In questo
mese di febbraio abbiamo letto su vari giornali, cartacei e on-line, numerosi
articoli con grossi titoli inneggianti all’inizio dei lavori di grandi opere a
valle dell’invaso di Morcone-Campolattaro. Investimenti di 700 milioni di euro
per tre tipi di interventi: un campo di irrigazione agraria gestita dal
Consorzio di Bonifica Sannio-Alifano; un centro di potabilizzazione dell’acqua
raccolta nell’invaso; un impianto idroelettrico a monte di Morcone.
Opere
immense, che certamente avranno un’utilità. Va detto che se ne parla
diffusamente sulla stampa locale da almeno cinque anni, da quando venne ad
annunciarlo trionfalmente il presidente De Luca, che arrivò a dire che, con
quelle opere idrogeologiche, “Il Sannio potrà essere la nostra Baviera”… (Cosa
intendeva dire: Baviera e beviera??).
Indubbiamente
è un dato positivo l’avvio di grandi lavori che comunque interessano il nostro
territorio, però andrebbe pure evidenziato che i soggetti gestori delle opere
non parlano molto dei contenuti di questi progetti, e soprattutto delle aree
geografiche cui sono destinati i conseguenti benefici. Le opere da farsi sono
grandi e costose, ma chi fruirà dei loro servizi? Ma è vero che il campo di
irrigazione agraria finanziato si stende su 19.000 ettari di terreni di cui
circa 15.000 in provincia di Caserta e meno di cinque mila nel Sannio; fatto
ancora più singolare è che neanche un metro quadrato interesserebbe l’area del
Tammaro. E’ vero tutto questo? Sarebbe il caso di accertarlo. In quasi nessuno
di questi numerosi articoli se ne parla.
Gli stessi
dubbi potrebbero sorgere sull’annunciato centro di potabilizzazione
dell’inquinata acqua raccolta nell’invaso. Potrà certamente essere utile
potabilizzare l’acqua in Campania, ma per il Sannio il primo problema rimane
quello di riparare gli acquedotti comunali, tutti vetusti ed inefficienti, che
disperdono oltre il 50% dell’acqua che trasportano. Ed allora, prima di avviare
i lavori di potabilizzazione dell’acqua dell’invaso, forse sarebbe il caso di
concentrarsi sui lavori di riparazione degli acquedotti inefficienti i quali,
se non venissero riparati, farebbero disperdere anche l’acqua potabilizzata.
E per
quanto riguarda l’impianto idroelettrico, da costruirsi sopra Morcone, forse
non si tiene conto che quell’area corre il rischio di subire tutti i costi
senza alcun ricavo, e come se non bastasse il fatto che nelle colline e
montagne sannite si produce già tanta energia elettrica con le migliaia di pale
eoliche ivi istallate.
Basterebbe
una generica riflessione sul dare ed avere della dorsale appenninica in materia
di energia elettrica ed energia idrica: forse sarebbe il caso di proporre per
questi Comuni almeno uno sconto del 50% sulle bollette di acqua e di luce.

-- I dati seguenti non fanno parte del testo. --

==> config.mk <==
export PLATFORM = sky130hd
export DESIGN_NAME = fifo_uart_tx_flat
export DESIGN_NICKNAME = d
export VERILOG_FILES = /design/src/rtl/fifo_uart_tx_pkg.sv /design/src/rtl/fifo_uart_tx_if.sv /design/src/rtl/fifo_uart_tx_baud_counter.sv /design/src/rtl/fifo_uart_tx.sv /design/src/flat_wrapper.sv
export SDC_FILE = /design/constraint.sdc
export NUM_CORES = 1
export LEC_CHECK = 0
export ABC_AREA = 1
export CAP_MARGIN = 20
export CORE_UTILIZATION = 56
export DETAILED_ROUTE_END_ITERATION = 8
export PLACE_DENSITY = 0.8
export SLEW_MARGIN = 5
export SYNTH_ARGS = -nofsm -noshare
export SYNTH_HDL_FRONTEND = slang
export SYNTH_SLANG_ARGS = --single-unit
==> constraint.sdc <==
create_clock -name clk -period 2.9 [get_ports clk]
set_input_delay 0.435 -clock clk [delete_from_list [all_inputs] [get_ports clk]]
set_output_delay 0.435 -clock clk [all_outputs]
set_load 0.005 [all_outputs]
File: src/rtl/if_else_select_pipe.sv
// if_else_select_pipe
// Two-stage valid/ready pipeline that evaluates a masked-compare branch
// condition and selects, per channel, between if-section and else-section
// results. S1 captures the per-channel select together with both data sets.
// S2 performs the mux and holds the registered output beat.
//
// Optional build macro: IF_ELSE_SELECT_STATS_EN
//   When defined, adds saturating 16-bit if_cnt / else_cnt output-beat counters.
module if_else_select_pipe #(
  parameter int WIDTH  = 32,
  parameter int NUM_CH = 4,
  parameter int COND_W = 32
) (
  input  logic                    clk,
  input  logic                    reset,
  input  logic                    in_valid,
  output logic                    in_ready,
  input  logic [COND_W-1:0]       input_bit,
  input  logic [COND_W-1:0]       cond_mask,
  input  logic [COND_W-1:0]       cond_match,
  input  logic [NUM_CH-1:0]       ch_if_en,
  input  logic [NUM_CH*WIDTH-1:0] if_data,
  input  logic [NUM_CH*WIDTH-1:0] else_data,
  output logic                    out_valid,
  input  logic                    out_ready,
  output logic [NUM_CH*WIDTH-1:0] segment_combine,
  output logic [NUM_CH-1:0]       out_sel
`ifdef IF_ELSE_SELECT_STATS_EN
  ,
  output logic [15:0]             if_cnt,
  output logic [15:0]             else_cnt
`endif
);

  logic                    cond;
  logic [NUM_CH-1:0]       sel;
  logic                    s1_valid;
  logic [NUM_CH-1:0]       s1_sel;
  logic [NUM_CH*WIDTH-1:0] s1_if;
  logic [NUM_CH*WIDTH-1:0] s1_else;
  logic [NUM_CH*WIDTH-1:0] mux_data;
  logic                    s1_load;
  logic                    s2_load;

  // Condition and per-channel select from the live inputs; only used at handshake.
  always_comb begin
    cond = ((input_bit & cond_mask) == (cond_match & cond_mask));
    sel  = cond ? ch_if_en : '0;
  end

  // Handshake control; in_ready deliberately ignores in_valid.
  always_comb begin
    s2_load  = s1_valid & (~out_valid | out_ready);
    in_ready = ~s1_valid | s2_load;
    s1_load  = in_valid & in_ready;
  end

  // Per-channel mux out of the S1 registers.
  always_comb begin
    mux_data = '0;
    for (int ch = 0; ch < NUM_CH; ch++) begin
      mux_data[ch*WIDTH +: WIDTH] = s1_sel[ch] ? s1_if[ch*WIDTH +: WIDTH]
                                               : s1_else[ch*WIDTH +: WIDTH];
    end
  end

  // S1: capture select and both data sets on input handshake.
  always_ff @(posedge clk) begin
    if (reset) begin
      s1_valid <= 1'b0;
      s1_sel   <= '0;
      s1_if    <= '0;
      s1_else  <= '0;
    end else begin
      if (s1_load) begin
        s1_valid <= 1'b1;
        s1_sel   <= sel;
        s1_if    <= if_data;
        s1_else  <= else_data;
      end else if (s2_load) begin
        s1_valid <= 1'b0;
      end
    end
  end

  // S2: output register; holds stable while stalled.
  always_ff @(posedge clk) begin
    if (reset) begin
      out_valid       <= 1'b0;
      segment_combine <= '0;
      out_sel         <= '0;
    end else begin
      if (s2_load) begin
        out_valid       <= 1'b1;
        segment_combine <= mux_data;
        out_sel         <= s1_sel;
      end else if (out_ready) begin
        out_valid <= 1'b0;
      end
    end
  end

`ifdef IF_ELSE_SELECT_STATS_EN
  // Saturating counters of output beats by path taken.
  always_ff @(posedge clk) begin
    if (reset) begin
      if_cnt   <= '0;
      else_cnt <= '0;
    end else if (out_valid && out_ready) begin
      if (out_sel != '0) begin
        if (if_cnt != 16'hFFFF) if_cnt <= if_cnt + 16'd1;
      end else begin
        if (else_cnt != 16'hFFFF) else_cnt <= else_cnt + 16'd1;
      end
    end
  end
`endif

endmodule

File: config.mk
export PLATFORM = sky130hd
export DESIGN_NAME = if_else_select_pipe
export DESIGN_NICKNAME = d
export VERILOG_FILES = /design/src/rtl/if_else_select_pipe.sv
export SDC_FILE = /design/constraint.sdc
export NUM_CORES = 1
export LEC_CHECK = 0
export BUFFER_PORTS_ARGS = -buffer_cell sky130_fd_sc_hd__buf_2
export CORE_MARGIN = 3
export CORE_UTILIZATION = 35
export DETAILED_ROUTE_END_ITERATION = 10
export GPL_TIMING_DRIVEN = 0
export PLACE_DENSITY = 0.7
export SYNTH_ARGS = -nofsm -noshare
export SYNTH_HDL_FRONTEND = slang
export SYNTH_SLANG_ARGS = --single-unit
File: constraint.sdc
create_clock -name clk -period 3.2 [get_ports clk]
set_clock_uncertainty 0.15 [all_clocks]
set_input_delay 0.64 -clock clk [delete_from_list [all_inputs] [get_ports clk]]
set_output_delay 0.64 -clock clk [all_outputs]
set_load 0.02 [all_outputs]
==> flow_summary.ini <==
[drt]
via_count = 14400
viasPerCell = 4.98
dr.pass1.iters = 5
drt_iter0_drc = 823
drcViolationCount = 0
wl_met1_microns = 22700
postRouteAntennaNets = 0
detail_route.wl_per_cell_microns = 18.1
wl_met3_microns = 2950
drt_wl_total_microns = 52300
top_layer = met5
wl_met2_microns = 24700

[die]
rows = 75
core_sq_mm = 0.0422
boundaryPins = 494
initial_core_util_pct = 35.6
dieArea_sq_mm = 0.0455
die_w_microns = 213
die_height_microns = 213

[layout]
regArea_sq_mm = 0.00789
drive_above_1_share_pct = 26.2
postLayoutCoreUtil_pct = 46.2
filler_cell_count = 4160
fin_nets = 2677
final_cells = 2888
syn_to_final_growth_pct = 29.9
multi_input_area_sq_mm = 0.00652

[timing]
setup_viol = 0
finalCritPeriodShare_pct = 78.1
hold_violations = 0
max-slew-margin-rel_pct = 28.4
timing.final.max_slew_violations = 0
worstMarginPinSlew_ns = 1.07
rsz0062_at_grt = no
setup_tns_ns = 0
final.setup.worst_slack_ns = 0.701
fmax_mhz = 400
fin_crit_ns = 2.50

[worst_setup_path]
critical_path.cell_chain = nor2b_2 > nor2b_1 > buf_2 > buf_2 > buf_1 > a211oi_1
slowest_stage = buf_1
critical_path.endpoint_type = register
cp.arrival_ns = 2.74
worstSetupStartpointType = register
crit_required_ns = 3.44
crit_type = reg -> reg
cp_common_cell = buf_2
critical-path-max-stage-delay_ns = 0.56
path_max_fanout = 10

[yosys]
synth_edf_count = 0
yosys_warnings = 0
synth-seq-cells = 394
ys.flop_type = dfxtp_1
ys_seq_area_share_pct = 52.5
yosys.cell_types.count = 20
syn_avg_cell_area_sq_um = 8.44
synth_cells = 1781
syn-cell-area_sq_mm = 0.0150
yosys-top-cells-count = nand2_1 (532), dfxtp_1 (394), a21oi_1 (262)
synthArstFlopShare_pct = 0
synthMostInstantiatedCell = nand2_1
synth_nets = 2141
synthTopCellsByArea = dfxtp_1 (52%), nand2_1 (13%), a21oi_1 (8.7%), mux2i_1 (8.5%), a211oi_1 (6.4%)
synth_top_area_cell = dfxtp_1
synth_top_area_share_pct = 52.5

[power_and_ir_drop]
peakVddDrop_v = 0.000370
swShare_pct = 25.6
p_leak_nw = 8.15
clockPowerShare_pct = 41.6
p_int_w = 0.00856
powerDensity_mw_per_mm2 = 589
combPwrFrac_pct = 11.8
pwr-share-seq_pct = 46.6
power.switching_w = 0.00295

[cts]
cts_setup_buffers = 0
clock_sinks = 394
cts_htree_levels = 2
cts_tree = done
cts_max_path_buffers = 3
cts_hold_buffers = 0
clk_latency_ns = 0.55
cts_repair_resize_count = 0
clock-root-buffer = clkbuf_16
path_clk_slew_ns = 0.07
cts_buffers = 42

[global_routing]
grt_pass1_vias = 14100
grtUsageTotal_pct = 21.7
grt_max_degree = 14
antenna_found_initial = 11
grt_first_pass_wirelength_microns = 76600
overflow = 0

[placement]
post-place-ws_ns = 0.409
dp_hpwl_microns = 39200
port_buffers = 492
dp.cells = 2812
gp_congestion = 0.960

[min_path]
holdCritPathClass = in -> reg

[outcome]
outcome = completed

[run]
drv_cap = 0
==> through the flow <==
| stage | power (W) | instance area, sq um | hold slack, ns |
|---|---|---|---|
| after floorplan | 0.00617 | 15000 | 0.286 |
| after global placement | 0.00678 | 18200 | 0.291 |
| after CTS | 0.0116 | 19500 | 0.141 |
| after detailed placement | 0.00682 | 18200 | 0.296 |
| final | 0.0115 | 19500 | 0.181 |
| after global routing | 0.0120 | 19500 | 0.155 |
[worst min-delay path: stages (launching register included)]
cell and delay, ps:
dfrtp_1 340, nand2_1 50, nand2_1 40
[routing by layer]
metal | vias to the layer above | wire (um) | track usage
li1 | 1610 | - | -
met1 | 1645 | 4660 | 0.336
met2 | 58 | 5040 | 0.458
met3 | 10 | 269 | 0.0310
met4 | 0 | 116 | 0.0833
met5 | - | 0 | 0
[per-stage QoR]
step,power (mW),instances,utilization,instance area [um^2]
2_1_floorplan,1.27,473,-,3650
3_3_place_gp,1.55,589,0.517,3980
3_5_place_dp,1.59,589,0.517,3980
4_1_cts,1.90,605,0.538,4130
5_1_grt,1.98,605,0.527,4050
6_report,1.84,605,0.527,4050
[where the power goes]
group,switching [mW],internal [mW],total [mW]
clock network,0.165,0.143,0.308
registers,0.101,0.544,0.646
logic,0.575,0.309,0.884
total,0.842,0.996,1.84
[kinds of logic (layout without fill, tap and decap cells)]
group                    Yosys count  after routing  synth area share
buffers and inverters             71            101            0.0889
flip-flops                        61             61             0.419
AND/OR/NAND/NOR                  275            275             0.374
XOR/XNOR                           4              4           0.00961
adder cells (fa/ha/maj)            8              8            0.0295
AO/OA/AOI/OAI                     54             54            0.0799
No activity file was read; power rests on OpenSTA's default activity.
**src/rtl/serial_sub_8_pkg.sv**
```systemverilog
// Shared definitions for the bit-serial subtractor: default width, FSM encoding
// and the bit-counter width.
package serial_sub_8_pkg;

  localparam int WIDTH_DEF = 8;
  localparam int CW        = $clog2(WIDTH_DEF);

  typedef enum logic [1:0] {
    IDLE = 2'd0,
    RUN  = 2'd1,
    DONE = 2'd2
  } state_t;

  // Counter width for an arbitrary operand width, never narrower than one bit.
  function automatic int cnt_width(input int width);
    return (width > 1) ? $clog2(width) : 1;
  endfunction

endpackage

```
**src/rtl/serial_sub_8_fadder.sv**
```systemverilog
// One-bit full adder cell; the subtractor feeds it an inverted subtrahend bit
// and an inverted borrow so that carry-out is the complement of borrow-out.
module fadder (
  input  logic x,
  input  logic y,
  input  logic ci,
  output logic s,
  output logic co
);

  assign s  = x ^ y ^ ci;
  assign co = (x & y) | (ci & (x ^ y));

endmodule

```
**src/rtl/serial_sub_8.sv**
```systemverilog
// Bit-serial two's-complement subtractor d = a - b - bin, LSB first, one bit
// per clock through a single full-adder cell.
//
//   state | meaning
//   IDLE  | waiting for start; results from the last operation are held
//   RUN   | one result bit per cycle, bit index = cnt
//   DONE  | single-cycle done pulse; start is accepted here as in IDLE
module serial_sub_8
  import serial_sub_8_pkg::*;
#(
  parameter int WIDTH = WIDTH_DEF
) (
  input  logic             clk,
  input  logic             rst,
  input  logic             start,
  input  logic [WIDTH-1:0] a,
  input  logic [WIDTH-1:0] b,
  input  logic             bin,
  output logic             busy,
  output logic             done,
  output logic [WIDTH-1:0] d,
  output logic             bout,
  output logic             zero,
  output logic             ovf
);

  localparam int CNTW = cnt_width(WIDTH);
  localparam logic [CNTW-1:0] LAST_BIT = CNTW'(WIDTH - 1);

  state_t state, state_n;

  logic [CNTW-1:0]  cnt;
  logic [WIDTH-1:0] a_sr;
  logic [WIDTH-1:0] b_sr;
  logic [WIDTH-2:0] acc;
  logic             br;

  logic             accept;
  logic             last;
  logic             a_i;
  logic             b_i;
  logic             sum;
  logic             co;
  logic             br_next;
  logic [WIDTH-1:0] d_next;

  assign a_i     = a_sr[0];
  assign b_i     = b_sr[0];
  assign last    = (cnt == LAST_BIT);
  assign br_next = ~co;
  // Partial result with the current bit on top; aligned once the last bit lands.
  assign d_next  = {sum, acc};

  fadder u_fadder (
    .x  (a_i),
    .y  (~b_i),
    .ci (~br),
    .s  (sum),
    .co (co)
  );

  always_ff @(posedge clk) begin
    if (rst) begin
      state <= IDLE;
    end else begin
      state <= state_n;
    end
  end

  always_comb begin
    state_n = state;
    accept  = 1'b0;
    case (state)
      IDLE, DONE: begin
        if (start) begin
          accept  = 1'b1;
          state_n = RUN;
        end else begin
          state_n = IDLE;
        end
      end
      RUN: begin
        if (last) begin
          state_n = DONE;
        end
      end
      default: state_n = IDLE;
    endcase
  end

  assign busy = (state == RUN);
  assign done = (state == DONE);

  always_ff @(posedge clk) begin
    if (rst) begin
      cnt  <= '0;
      a_sr <= '0;
      b_sr <= '0;
      acc  <= '0;
      br   <= 1'b0;
      d    <= '0;
      bout <= 1'b0;
      zero <= 1'b0;
      ovf  <= 1'b0;
    end else if (accept) begin
      cnt  <= '0;
      a_sr <= a;
      b_sr <= b;
      br   <= bin;
    end else if (state == RUN) begin
      cnt  <= cnt + 1'b1;
      a_sr <= a_sr >> 1;
      b_sr <= b_sr >> 1;
      br   <= br_next;
      acc  <= d_next[WIDTH-1:1];
      if (last) begin
        // a_i/b_i/sum are the MSBs here, which is all the overflow test needs.
        d    <= d_next;
        bout <= br_next;
        zero <= (d_next == '0);
        ovf  <= (a_i ^ b_i) & (sum ^ a_i);
      end
    end
  end

endmodule

```
## config.mk

```make
export PLATFORM = sky130hd
export DESIGN_NAME = sha256_msg_schedule
export DESIGN_NICKNAME = d
export VERILOG_FILES = /design/src/rtl/sha256_msg_schedule.sv
export SDC_FILE = /design/constraint.sdc
export NUM_CORES = 2
export LEC_CHECK = 0
export ABC_AREA = 1
export CORE_ASPECT_RATIO = 0.5
export CORE_UTILIZATION = 48
export CTS_CLUSTER_DIAMETER = 50
export DETAILED_ROUTE_END_ITERATION = 8
export DONT_BUFFER_PORTS = 1
export PLACE_DENSITY = 0.72
export SLEW_MARGIN = 20
export SYNTH_ARGS = -nofsm -noshare
export SYNTH_HDL_FRONTEND = slang
export SYNTH_SLANG_ARGS = --single-unit
```

## constraint.sdc

```tcl
create_clock -name clk -period 22.4 [get_ports clk]
set_clock_uncertainty 0.1 [all_clocks]
set_input_delay 4.48 -clock clk [delete_from_list [all_inputs] [get_ports clk]]
set_output_delay 4.48 -clock clk [all_outputs]
set_load 0.005 [all_outputs]
```

## src/rtl/sha256_msg_schedule.sv

```systemverilog
`default_nettype none
// ----------------------------------------------------------------------------
// sha256_msg_schedule: streams SHA-256 schedule words W[0..NUM_WORDS-1] of a
// 512-bit block through a valid/ready handshake.      Revision: 1.0
// ----------------------------------------------------------------------------
module sha256_msg_schedule #(
  parameter int NUM_WORDS = 64
) (
  input  logic         clk,
  input  logic         rst,
  input  logic         load,
  input  logic [511:0] block_in,
  input  logic         w_ready,
  output logic         w_valid,
  output logic [31:0]  w_out,
  output logic [5:0]   w_index,
  output logic         busy,
  output logic         done
);

  localparam logic [5:0] c_LAST_IDX = 6'(NUM_WORDS - 1);

  typedef enum logic [0:0] {
    S_IDLE = 1'b0,
    S_RUN  = 1'b1
  } state_t;

  state_t      state_q, state_d;
  logic [31:0] win_q [16];
  logic [31:0] win_d [16];
  logic [5:0]  idx_q, idx_d;
  logic        done_q, done_d;
  logic [31:0] w_new;

  function automatic logic [31:0] sig0(input logic [31:0] x);
    return {x[6:0], x[31:7]} ^ {x[17:0], x[31:18]} ^ {3'b000, x[31:3]};
  endfunction

  function automatic logic [31:0] sig1(input logic [31:0] x);
    return {x[16:0], x[31:17]} ^ {x[18:0], x[31:19]} ^ {10'b0, x[31:10]};
  endfunction

  // W[t+16] from the window holding W[t..t+15]
  assign w_new = sig1(win_q[14]) + win_q[9] + sig0(win_q[1]) + win_q[0];

  always_comb begin
    state_d = state_q;
    win_d   = win_q;
    idx_d   = idx_q;
    done_d  = 1'b0;
    unique case (state_q)
      S_IDLE: begin
        if (load) begin
          for (int i = 0; i < 16; i++) begin
            win_d[i] = block_in[511 - 32*i -: 32];
          end
          idx_d   = '0;
          state_d = S_RUN;
        end
      end
      S_RUN: begin
        if (w_ready) begin
          // Final word: window and index are left as-is so outputs hold in IDLE
          if (idx_q == c_LAST_IDX) begin
            state_d = S_IDLE;
            done_d  = 1'b1;
          end else begin
            for (int i = 0; i < 15; i++) begin
              win_d[i] = win_q[i+1];
            end
            win_d[15] = w_new;
            idx_d     = idx_q + 6'd1;
          end
        end
      end
      default: state_d = S_IDLE;
    endcase
  end

  always_ff @(posedge clk or posedge rst) begin
    if (rst) begin
      state_q <= S_IDLE;
      idx_q   <= '0;
      done_q  <= 1'b0;
      for (int i = 0; i < 16; i++) begin
        win_q[i] <= '0;
      end
    end else begin
      state_q <= state_d;
      idx_q   <= idx_d;
      done_q  <= done_d;
      win_q   <= win_d;
    end
  end

  assign w_valid = (state_q == S_RUN);
  assign busy    = (state_q == S_RUN);
  assign w_out   = win_q[0];
  assign w_index = idx_q;
  assign done    = done_q;

endmodule
`default_nettype wire

```

### Word-level counts from Yosys, hierarchy flattened

Index checks and enable logic that the tools add are counted.
W data, S select, Z words.

| word-level totals | value |
|---|---|
| register bits after elaboration | 520 |
| input bits | 516 |
| output and inout bits | 41 |
| word-level logic and storage cells | 48 |

| cells by class | value |
|---|---|
| add/sub/neg operators | 4 |
| equal/unequal tests | 4 |
| multiplexer cells | 15 |
| bitwise gates (word level) | 5 |
| reduce and logical (&&, ||, !) cells | 1 |

Operators by type and width:

| operator | number |
|---|---|
| $mux W512 | 3 |
| $pmux W512 S2 | 1 |
| $add A32 B32 Y32 | 3 |
| $xor A32 B32 Y32 | 2 |
| $xor A32 B22 Y32 | 1 |
| $xor A32 B29 Y32 | 1 |
| $mux W6 | 3 |
| $pmux W6 S2 | 1 |
| $add A6 B1 Y6 const B | 1 |
| $eq A6 B6 Y1 const B | 1 |
| $mux W1 | 6 |
| $ne A2 B2 Y1 const B | 3 |
| $reduce_and A3 Y1 | 1 |
| $pmux W1 S2 | 1 |
| $not A1 Y1 | 1 |

### Longest topological paths before layout

| depth | value |
|---|---|
| depth after elaboration | 8 |
| gate-level depth with buffers | 19 |
| gate-level depth less buffers | 18 |

### Worst setup path after synthesis

OpenSTA, ideal clock, no wires.

| timing path | value |
|---|---|
| kind | input-to-reg |
| from | in w_ready |
| to | reg win_q[4] in the netlist's numbering |
| library setup time | 0.119 ns |
| arrival | 5.328 ns |
| required time | 22.181 ns |
| setup slack | 16.853 ns |
| cell stages on the path | 8 |
| buffers on the path | 3 |
| path through | nand2_1 -> inv_2 -> nand2_2 -> nand2_2 -> buf_6 -> buf_6 -> buf_4 -> o21a_1 |

| between the ends | value |
|---|---|
| cells in the longest elaborated chain, start to end | 2 |

RTL lines:

| what | RTL line | RTL |
|---|---|---|
| start: declaration | 13 | `input logic w_ready,` |
| $ne A2 B2 Y1 (no source line) | -- |  |
| $reduce_and A3 Y1 (no source line) | -- |  |
| end signal: assignment | 92 | `win_q <= win_d;` |
| end: declaration | 29 | `logic [31:0] win_q [16];` |

Every way passes these cells.
A chain may end at the register's enable or synchronous reset.

### Worst setup path after layout

| timing path | value |
|---|---|
| from | in w_ready |
| to | reg win_q[428] in the netlist's numbering |

Same word-level chain as after synthesis.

Tutto questo secondo la logica di Enrico Mattei. Difatti Mattei, 70 anni fa,
andò in Medioriente a proporre – e raggiunse lo scopo – per quelle zone in cui
veniva estratto il petrolio, un compenso pari al 50% del valore del petrolio
prodotto. Se oggi quei Paesi sono diventati ricchissimi lo debbono innanzitutto
al “Piano Mattei”.
A questo
punto si potrebbe supporre che il presidente della Provincia, o il Sindaco del
Comune capoluogo, convocasse un’apposita seduta di Sindaci, consiglieri
regionali, parlamentari, leaders delle associazioni professionali e
rappresentanti della stampa, non già per criticare i progetti delle opere
previste a valle della diga ma per conoscere le aree che ne trarranno benefici
e quelle che ne subiranno solo i costi. Sarebbe ora che qualcuno ne parlasse
anche in Consiglio regionale…
La stampa
locale forse dovrebbe approfondire anche questi aspetti senza fermarsi ai pur
efficaci titoli: “La rivincita di Campolattaro”; “Coro di si”; “Mai più crisi
idrica”; “Dopo 30 anni ripartono i cantieri”; “E’ un evento storico: la svolta
per il Sannio”.
Abbiamo
già pagato nel secolo scorso con la diga di Occhito che raccoglie l’acqua del
fiume Fortore per donarla al Tavoliere di Puglia, senza alcun ristoro. E così
l’acqua del povero Fortore alimenta i terreni del ricco Tavoliere.
Non è che
stiamo correndo lo stesso rischio con l’acqua del Tammaro?